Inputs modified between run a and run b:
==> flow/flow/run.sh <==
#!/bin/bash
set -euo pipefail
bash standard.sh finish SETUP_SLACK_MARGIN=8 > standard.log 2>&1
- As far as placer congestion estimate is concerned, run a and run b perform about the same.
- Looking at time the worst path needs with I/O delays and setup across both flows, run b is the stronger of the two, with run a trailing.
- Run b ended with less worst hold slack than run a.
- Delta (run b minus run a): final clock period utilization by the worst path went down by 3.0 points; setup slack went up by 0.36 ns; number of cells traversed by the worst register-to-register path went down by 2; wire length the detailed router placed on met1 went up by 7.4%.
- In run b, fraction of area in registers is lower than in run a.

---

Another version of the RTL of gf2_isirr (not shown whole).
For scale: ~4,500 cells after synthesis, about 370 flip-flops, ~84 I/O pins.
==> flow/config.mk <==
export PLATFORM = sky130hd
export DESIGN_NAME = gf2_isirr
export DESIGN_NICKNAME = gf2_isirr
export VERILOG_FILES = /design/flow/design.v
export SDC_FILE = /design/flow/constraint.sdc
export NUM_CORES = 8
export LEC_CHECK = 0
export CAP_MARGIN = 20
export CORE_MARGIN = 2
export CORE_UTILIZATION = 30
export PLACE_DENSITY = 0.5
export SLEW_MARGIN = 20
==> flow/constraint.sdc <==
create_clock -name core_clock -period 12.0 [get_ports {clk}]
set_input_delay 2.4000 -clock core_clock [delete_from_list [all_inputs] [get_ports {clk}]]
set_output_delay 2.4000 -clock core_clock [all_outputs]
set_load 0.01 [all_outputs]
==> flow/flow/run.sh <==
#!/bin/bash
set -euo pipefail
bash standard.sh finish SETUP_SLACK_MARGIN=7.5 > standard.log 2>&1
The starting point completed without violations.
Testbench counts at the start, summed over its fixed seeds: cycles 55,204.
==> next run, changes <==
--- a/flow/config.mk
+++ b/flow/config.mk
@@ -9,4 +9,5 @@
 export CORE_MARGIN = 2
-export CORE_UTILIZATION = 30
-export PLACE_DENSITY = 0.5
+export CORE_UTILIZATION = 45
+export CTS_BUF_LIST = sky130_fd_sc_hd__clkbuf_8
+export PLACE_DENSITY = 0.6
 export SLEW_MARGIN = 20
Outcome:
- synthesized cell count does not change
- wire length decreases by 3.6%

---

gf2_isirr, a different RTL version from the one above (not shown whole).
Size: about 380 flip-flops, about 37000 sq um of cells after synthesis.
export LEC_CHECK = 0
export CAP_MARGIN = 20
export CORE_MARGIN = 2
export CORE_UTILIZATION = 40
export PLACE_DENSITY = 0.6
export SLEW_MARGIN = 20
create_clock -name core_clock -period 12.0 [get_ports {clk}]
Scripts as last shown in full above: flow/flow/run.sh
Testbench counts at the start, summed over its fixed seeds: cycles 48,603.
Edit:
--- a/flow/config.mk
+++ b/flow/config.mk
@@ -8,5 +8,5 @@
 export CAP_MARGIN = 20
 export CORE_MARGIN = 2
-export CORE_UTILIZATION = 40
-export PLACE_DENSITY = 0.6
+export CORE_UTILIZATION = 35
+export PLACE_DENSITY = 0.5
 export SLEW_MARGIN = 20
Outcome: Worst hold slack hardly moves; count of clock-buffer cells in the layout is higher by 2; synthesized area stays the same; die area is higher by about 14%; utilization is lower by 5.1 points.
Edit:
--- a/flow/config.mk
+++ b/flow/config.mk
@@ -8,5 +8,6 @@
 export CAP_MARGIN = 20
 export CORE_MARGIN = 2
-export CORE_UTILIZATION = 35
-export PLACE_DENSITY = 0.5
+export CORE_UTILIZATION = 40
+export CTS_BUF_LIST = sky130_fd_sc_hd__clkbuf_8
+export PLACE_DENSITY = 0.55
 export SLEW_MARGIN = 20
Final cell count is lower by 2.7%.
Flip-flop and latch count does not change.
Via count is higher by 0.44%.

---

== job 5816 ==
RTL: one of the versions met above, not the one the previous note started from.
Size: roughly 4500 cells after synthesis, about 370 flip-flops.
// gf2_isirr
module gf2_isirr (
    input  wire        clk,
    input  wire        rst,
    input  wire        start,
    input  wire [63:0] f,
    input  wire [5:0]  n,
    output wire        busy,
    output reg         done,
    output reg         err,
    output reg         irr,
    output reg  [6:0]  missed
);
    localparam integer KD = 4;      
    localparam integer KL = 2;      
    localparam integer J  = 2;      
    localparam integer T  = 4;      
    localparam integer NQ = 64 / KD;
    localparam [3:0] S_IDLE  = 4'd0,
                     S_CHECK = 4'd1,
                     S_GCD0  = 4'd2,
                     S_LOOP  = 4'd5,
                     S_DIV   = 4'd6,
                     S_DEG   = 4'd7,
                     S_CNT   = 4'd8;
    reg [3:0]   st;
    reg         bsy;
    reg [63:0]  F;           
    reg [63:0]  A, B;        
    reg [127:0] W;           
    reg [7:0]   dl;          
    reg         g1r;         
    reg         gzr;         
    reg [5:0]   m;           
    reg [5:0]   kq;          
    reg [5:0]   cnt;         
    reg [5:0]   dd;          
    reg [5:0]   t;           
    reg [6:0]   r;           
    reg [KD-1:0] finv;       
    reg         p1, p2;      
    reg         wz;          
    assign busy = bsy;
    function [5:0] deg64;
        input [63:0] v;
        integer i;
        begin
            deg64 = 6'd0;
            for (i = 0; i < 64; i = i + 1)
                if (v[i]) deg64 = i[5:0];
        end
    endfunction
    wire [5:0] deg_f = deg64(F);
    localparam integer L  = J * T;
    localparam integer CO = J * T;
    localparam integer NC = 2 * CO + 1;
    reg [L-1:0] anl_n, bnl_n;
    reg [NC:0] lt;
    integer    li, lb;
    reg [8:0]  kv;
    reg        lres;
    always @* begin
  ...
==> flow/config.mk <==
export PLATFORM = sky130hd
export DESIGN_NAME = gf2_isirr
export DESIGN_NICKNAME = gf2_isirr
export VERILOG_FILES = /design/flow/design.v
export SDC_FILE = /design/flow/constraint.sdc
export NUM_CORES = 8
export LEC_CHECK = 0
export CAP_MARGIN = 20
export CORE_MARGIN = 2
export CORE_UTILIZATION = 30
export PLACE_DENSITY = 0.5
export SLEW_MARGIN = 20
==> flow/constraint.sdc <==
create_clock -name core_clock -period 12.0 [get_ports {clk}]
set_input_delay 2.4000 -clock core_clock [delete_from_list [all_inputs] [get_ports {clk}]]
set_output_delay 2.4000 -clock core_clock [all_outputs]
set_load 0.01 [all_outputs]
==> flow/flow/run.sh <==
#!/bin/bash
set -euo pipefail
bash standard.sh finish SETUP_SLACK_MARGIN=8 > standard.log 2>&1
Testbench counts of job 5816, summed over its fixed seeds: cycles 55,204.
What follows belongs to an exercise in optimizing a design on an open flow for small area, a short achievable clock period and few clock cycles per item; a production flow would make more cautious choices. The RTL was checked by simulation tests, not by an equivalence proof against the original design.

Design b85_codec, start of the top module:
module b85_codec (
    input  wire        clk,
    input  wire        rst,         
    input  wire        in_valid,
    output wire        in_ready,
    input  wire        in_mode,     
    input  wire [39:0] in_data,
    output wire        out_valid,
    input  wire        out_ready,
    output wire [39:0] out_data,
    output wire [1:0]  out_err
);
    reg        ir_v, ir_mode;       
    reg [39:0] ir_data;
    reg        rdy;                 
    reg        m_v, m_mode;         
    reg [42:0] m_p;                 
    reg        o_v;                 
    reg [39:0] o_data;
    reg [1:0]  o_err;
    reg        o2_v;                
    reg [39:0] o2_data;
    reg [1:0]  o2_err;
    assign in_ready  = rdy;
    assign out_valid = o_v;
    assign out_data  = o_data;
    assign out_err   = o_err;
    wire acc   = in_valid & rdy;
    wire deq   = o_v & out_ready;        
    wire m_en  = !m_v | !o2_v;           
    wire ir_en = !ir_v | m_en;           
    wire enq   = m_v & !o2_v;            
    wire o_adv = !o_v | out_ready;       
    wire ir_v_n = ir_en ? acc : ir_v;
    wire m_v_n  = m_en ? ir_v : m_v;
    wire o_v_n  = o_v ? (!deq | o2_v | enq) : enq;
    wire o2_v_n = o_v & !deq & (o2_v | enq);
    wire [9:0] c0;
wire c0_1, c0_2;
b85_fa c0_1_i (.a(ir_data[0]), .b(ir_data[8]), .c(ir_data[16]), .s(c0_1), .co(c0_2));
wire c0_3, c0_4;
b85_fa c0_3_i (.a(ir_data[1]), .b(ir_data[9]), .c(ir_data[17]), .s(c0_3), .co(c0_4));
wire c0_5, c0_6;
b85_fa c0_5_i (.a(ir_data[2]), .b(ir_data[10]), .c(ir_data[18]), .s(c0_5), .co(c0_6));
wire c0_7, c0_8;
b85_fa c0_7_i (.a(ir_data[3]), .b(ir_data[11]), .c(ir_data[19]), .s(c0_7), .co(c0_8));
wire c0_9, c0_10;
b85_fa c0_9_i (.a(ir_data[4]), .b(ir_data[12]), .c(ir_data[20]), .s(c0_9), .co(c0_10));
wire c0_11, c0_12;
b85_fa c0_11_i (.a(ir_data[5]), .b(ir_data[13]), .c(ir_data[21]), .s(c0_11), .co(c0_12));
wire c0_13, c0_14;
b85_fa c0_13_i (.a(ir_data[6]), .b(ir_data[14]), .c(ir_data[22]), .s(c0_13), .co(c0_14));
wire c0_15, c0_16;
b85_fa c0_15_i (.a(ir_data[7]), .b(ir_data[15]), .c(ir_data[23]), .s(c0_15), .co(c0_16));
wire c0_17, c0_18;
b85_fa c0_17_i (.a(ir_data[25]), .b(c0_2), .c(c0_3), .s(c0_17), .co(c0_18));
wire c0_19, c0_20;
  ...
For scale: ~89 I/O pins, about 19000 µm² of cells after synthesis.
clock: 30.0 ns
lec_check: 0
cap_margin: 20
core_margin: 2
core_utilization: 65
slew_margin: 20
synth_hierarchical: 1
standard.sh (not shown) runs the stock make flow with config.mk's settings and CLKGATE_MAP_FILE= SYNTH_SCRIPT=/design/flow/synth_recipe.tcl, a recipe that flattens the netlist after the stock synthesis.
==> flow/flow/run.sh <==
#!/bin/bash
# Own layout flow: the standard layout (standard.sh) unchanged, except that the
# resizer's timing repair keeps a setup margin (so it also speeds up paths that already
# meet the 30 ns clock) and the ports get buf_2 buffers instead of the resizer's choice.
# The clock, the constraints and the synthesis are the standard ones.
set -euo pipefail
export SETUP_SLACK_MARGIN=23.0
export TNS_END_PERCENT=100
export BUFFER_PORTS_ARGS="-buffer_cell sky130_fd_sc_hd__buf_2"
bash standard.sh > standard.log 2>&1
Testbench counts at the start, summed over its fixed seeds: cycles 3,224, items 3,200.
Edit:
--- a/flow/flow/run.sh
+++ b/flow/flow/run.sh
@@ -6,3 +6,3 @@
 set -euo pipefail
-export SETUP_SLACK_MARGIN=23.0
+export SETUP_SLACK_MARGIN=22.8
 export TNS_END_PERCENT=100
=>
- setup slack loses 0.046 ns
- area after synthesis does not change
- synthesized cell count does not change
- non-clock buffer count fell by 16
- sequential share of layout area rose by 0.16 points
- die area does not change

========
Another version of the RTL of b85_codec (not shown whole).
For scale: ~1,700 cells after synthesis, about 180 flip-flops, ~89 I/O pins, roughly 19,000 sq um of cells after synthesis.
export LEC_CHECK = 0
export CAP_MARGIN = 20
export CORE_MARGIN = 2
export CORE_UTILIZATION = 75
export SLEW_MARGIN = 20
export SYNTH_HIERARCHICAL = 1
create_clock -name core_clock -period 30.0 [get_ports {clk}]
==> flow/flow/run.sh <==
#!/bin/bash
# Own layout flow: the standard layout (standard.sh) unchanged, except that the
# resizer's timing repair keeps a setup margin (so it also speeds up paths that already
# meet the 30 ns clock) and the ports get buf_2 buffers instead of the resizer's choice.
# The clock, the constraints and the synthesis are the standard ones.
set -euo pipefail
export SETUP_SLACK_MARGIN=23.0
export TNS_END_PERCENT=100
export BUFFER_PORTS_ARGS="-buffer_cell sky130_fd_sc_hd__buf_2"
bash standard.sh > standard.log 2>&1
The baseline went through all stages and came out clean.
Testbench counts at the start, summed over its fixed seeds: cycles 3,224, items 3,200.
==> next run, changes <==
CORE_UTILIZATION = 65   (was 75)
CTS_BUF_LIST = sky130_fd_sc_hd__clkbuf_8   (was unset)
Result:
- worst hold slack improves by 0.026 ns
- non-clock buffer count rises by 8
- final cell count rises by 3.0%
- synthesized area does not change
==> next run, changes <==
CTS_BUF_LIST = unset   (was sky130_fd_sc_hd__clkbuf_8)
Register-to-register slack loses 0.03 ns. Wire length is higher by 0.48%. Setup slack gains 0.054 ns. Die area stays the same. Global-route usage is higher by 0.17 points.
==> next run, changes <==
--- a/flow/flow/run.sh
+++ b/flow/flow/run.sh
@@ -7 +7 @@
-export SETUP_SLACK_MARGIN=23.0
+export SETUP_SLACK_MARGIN=22.75
Effect:
- The new run finished clean
- via count decreases by 0.37%
- sequential share of layout area rose by 0.24 points
==> next run, changes <==
--- a/flow/flow/run.sh
+++ b/flow/flow/run.sh
@@ -7 +7 @@
-export SETUP_SLACK_MARGIN=22.75
+export SETUP_SLACK_MARGIN=22.8
CORE_UTILIZATION = 70   (was 65)
Area after synthesis does not change.
Critical path depth stays the same.
Non-clock buffer count decreases by 7.
Via count came out higher by 1.6%.
Setup slack gains 0.025 ns.
Design area drops by 0.42%.
Flip-flop and latch count does not change.
==> next run, changes <==
--- a/flow/flow/run.sh
+++ b/flow/flow/run.sh
@@ -7 +7 @@
-export SETUP_SLACK_MARGIN=22.8
+export SETUP_SLACK_MARGIN=0
CORE_UTILIZATION = 65   (was 70)
Effect:
- setup slack degrades by 0.058 ns
- global-route usage shrinks by 2.1 points
- die area grows by 7.5%
- register-to-register slack degrades by 0.07 ns
- flip-flop and latch count stays the same

what the ideal ports hide:
In the flow no input, the clock included, has a driving cell. The finished layouts below were timed again as built, in two steps. Step 1, drivers: a clkbuf_16 drives clk and a buf_2 each remaining input, both assumed. Step 2 adds t to the input delays and takes it off the output delays; t is the mean of the earliest and latest rising clock arrival at the registers after step 1. Input paths then give back, and output paths get back, about the clock's delay inside the block. a / b / c = ideal / step 1 / step 2; a / b = the first two.
| run | t (ns) | setup WS [ns] | pins driven straight from the clock port |
|---|---|---|---|
| the first run of note 1 | 0.501 | 23.040 / 22.984 / 22.776 | 1 |
| the second run of note 1 | 0.503 | 22.994 / 22.976 / 22.779 | 1 |
| the first run of note 2 | 0.486 | 23.023 / 22.971 / 22.761 | 1 |
| the second run of note 2 | 0.548 | 22.959 / 22.909 / 22.778 | 1 |
| the third run of note 2 | 0.505 | 23.012 / 22.958 / 22.763 | 1 |
| the fourth run of note 2 | 0.504 | 23.013 / 22.959 / 22.764 | 1 |
| the fifth run of note 2 | 0.493 | 23.038 / 22.990 / 22.771 | 1 |
| the sixth run of note 2 | 0.510 | 22.980 / 22.924 / 22.781 | 1 |
After both steps setup and hold are still met in every run listed. The setup slack of the fifth run of note 2, which loses most, moves by -0.048 ns with the drivers and by -0.267 ns with both steps.
Context: an optimization exercise on an open-source flow, tuned for small area. The choices shown serve that exercise and are no tape-out recipe. Only simulation tests tie the RTL to the original design; equivalence was not proved. Power is estimated from default activity; no workload was simulated.

`flow/design.v`:
```
module k7ce (
    input  wire        clk,
    input  wire        rst,         
    input  wire        cmd_valid,
    output wire        cmd_ready,
    input  wire [15:0] cmd_word,
    output reg         out_valid,
    input  wire        out_ready,
    output reg  [7:0]  out_byte,
    output wire [1:0]  st,
    output wire [7:0]  err,
    output wire        fault
);
    localparam [1:0] S_IDLE  = 2'd0,
                     S_RUN   = 2'd1,
                     S_FAULT = 2'd2;
    reg [1:0] state;
    reg       e_ill;        
    reg       e_proto;      
    reg       mode;         
    reg [4:0] sm1;          
    reg       shbad;        
    reg [7:0] lfsr;         
    reg [7:0] taps;
    reg       tapbad;
    reg [7:0] klen9;        
    reg       full;         
    reg       keyovf;
    reg       keybad;
    reg [7:0] tgt;          
    reg [7:0] ph;           
    reg       busy;         
    reg [2:0] stp;
    reg [1279:0] ring;      
    wire       is_fault = (state == S_FAULT);
    wire       is_idle  = (state == S_IDLE);
    wire       is_run   = (state == S_RUN);
    wire [7:0] vflags = {2'b00, tapbad, (lfsr == 8'd0), shbad, keyovf, keybad,
                         (klen9 == 8'd0) & ~full};
    assign st    = state;
    assign fault = is_fault;
    assign err   = {e_ill, e_proto, (is_fault & ~e_ill & ~e_proto) ? vflags[5:0] : 6'd0};
    wire [7:0] op  = cmd_word[15:8];
    wire [7:0] arg = cmd_word[7:0];
    wire is_keypush  = (op == 8'h01);
    wire is_setshift = (op == 8'h02);
    wire is_setseed  = (op == 8'h03);
    wire is_tapadd   = (op == 8'h04);
    wire is_start    = (cmd_word[15:9] == 7'b0000100) & (arg == 8'h00);
    wire is_data     = (op == 8'h0A);
    wire is_end      = (cmd_word == 16'h0B00);
    wire is_rst      = (cmd_word == 16'h0F00);
    wire is_param = is_keypush | is_setshift | is_setseed | is_tapadd;
    wire legal    = is_param | is_start | is_data | is_end | is_rst;
    wire at_slot  = (ph == tgt);
    wire [4:0] kc = ring[1279:1275];    
    wire push_wait = is_idle & is_keypush & ~full & ~at_slot;
    wire data_wait = is_run & is_data & (~at_slot | busy);
    assign cmd_ready = ~out_valid & ~push_wait & ~data_wait;
    wire take = cmd_valid & cmd_ready;
    wire alpha = (arg[7:6] == 2'b01) & (arg[4:0] != 5'd0) & (arg[4:0] <= 5'd26);
    wire [7:0] ks = {lfsr[0], lfsr[1], lfsr[2], lfsr[3],
                     lfsr[4], lfsr[5], lfsr[6], lfsr[7]};
    wire       fb = ^(taps & ks);       
    wire [5:0] m  = {1'b0, kc} + {1'b0, sm1};           
    wire [7:0] t  = arg ^ (ks & {8{mode}});
    wire [7:0] u  = t + ({2'b00, m} ^ {8{mode}}) + {7'd0, mode};
    wire [7:0] y  = u ^ (ks & {8{~mode}});
    wire [7:0] tgt9 = tgt + 8'd9;
    wire       wrap = (tgt9 == klen9);
    task clear_regs;
        begin
            state   <= S_IDLE;
            e_ill   <= 1'b0;
            e_proto <= 1'b0;
            mode    <= 1'b0;
            sm1     <= 5'd0;
            shbad   <= 1'b1;
            lfsr    <= 8'h00;
            taps    <= 8'h00;
            tapbad  <= 1'b0;
            klen9   <= 8'd0;
            full    <= 1'b0;
            keyovf  <= 1'b0;
            keybad  <= 1'b0;
            tgt     <= 8'd0;
            busy    <= 1'b0;
            stp     <= 3'd0;
        end
    endtask
    always @(posedge clk) begin
        if (rst) begin
            clear_regs;
            ph        <= 8'd0;
            out_valid <= 1'b0;
            out_byte  <= 8'h00;
        end else begin
            ph <= ph + 8'd1;
            if (out_valid && out_ready)
                out_valid <= 1'b0;
            if (busy) begin
                lfsr <= {fb, lfsr[7:1]};
                stp  <= stp + 3'd1;
                if (stp == 3'd7)
                    busy <= 1'b0;
            end
            if (take) begin
                if (is_rst) begin
                    clear_regs;
                end else if (is_fault) begin
                end else if (!legal) begin
                    state <= S_FAULT;
                    e_ill <= 1'b1;
                end else if (is_idle) begin
                    if (is_keypush) begin
                        if (!full) begin
                            klen9 <= tgt9;
                            tgt   <= tgt9;
                            if (tgt9 == 8'd0)
                                full <= 1'b1;
                            if (!alpha)
                                keybad <= 1'b1;
                        end else begin
                            keyovf <= 1'b1;
                        end
                    end else if (is_setshift) begin
                        sm1   <= arg[4:0] - 5'd1;
                        shbad <= (arg[7:5] != 3'd0) | (arg[4:0] == 5'd0) | (arg[4:0] > 5'd25);
                    end else if (is_setseed) begin
                        lfsr <= arg;
                    end else if (is_tapadd) begin
                        if (arg[7:3] == 5'd0)
                            taps[arg[2:0]] <= 1'b1;
                        else
                            tapbad <= 1'b1;
                    end else if (is_start) begin
                        state <= (vflags != 8'h00) ? S_FAULT : S_RUN;
                        mode  <= cmd_word[8];
                        tgt   <= 8'd0;
                    end else begin
                        state   <= S_FAULT;
                        e_proto <= 1'b1;
                    end
                end else begin
                    if (is_data) begin
                        out_valid <= 1'b1;
                        out_byte  <= y;
                        tgt       <= wrap ? 8'd0 : tgt9;
                        busy      <= 1'b1;
                    end else if (is_end) begin
                        clear_regs;
                    end else begin
                        state   <= S_FAULT;
                        e_proto <= 1'b1;
                    end
                end
            end
        end
    end
    wire wr = take & is_idle & is_keypush & ~full;
    always @(posedge clk)
        ring <= {ring[1274:0], wr ? arg[4:0] : kc};
endmodule
```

INSTRUCTIONS FOR THE TASK → If a line in the records above holds the string "than", copy it.

ANSWER AREA →
- Run b ended with less worst hold slack than run a.
- In run b, fraction of area in registers is lower than in run a.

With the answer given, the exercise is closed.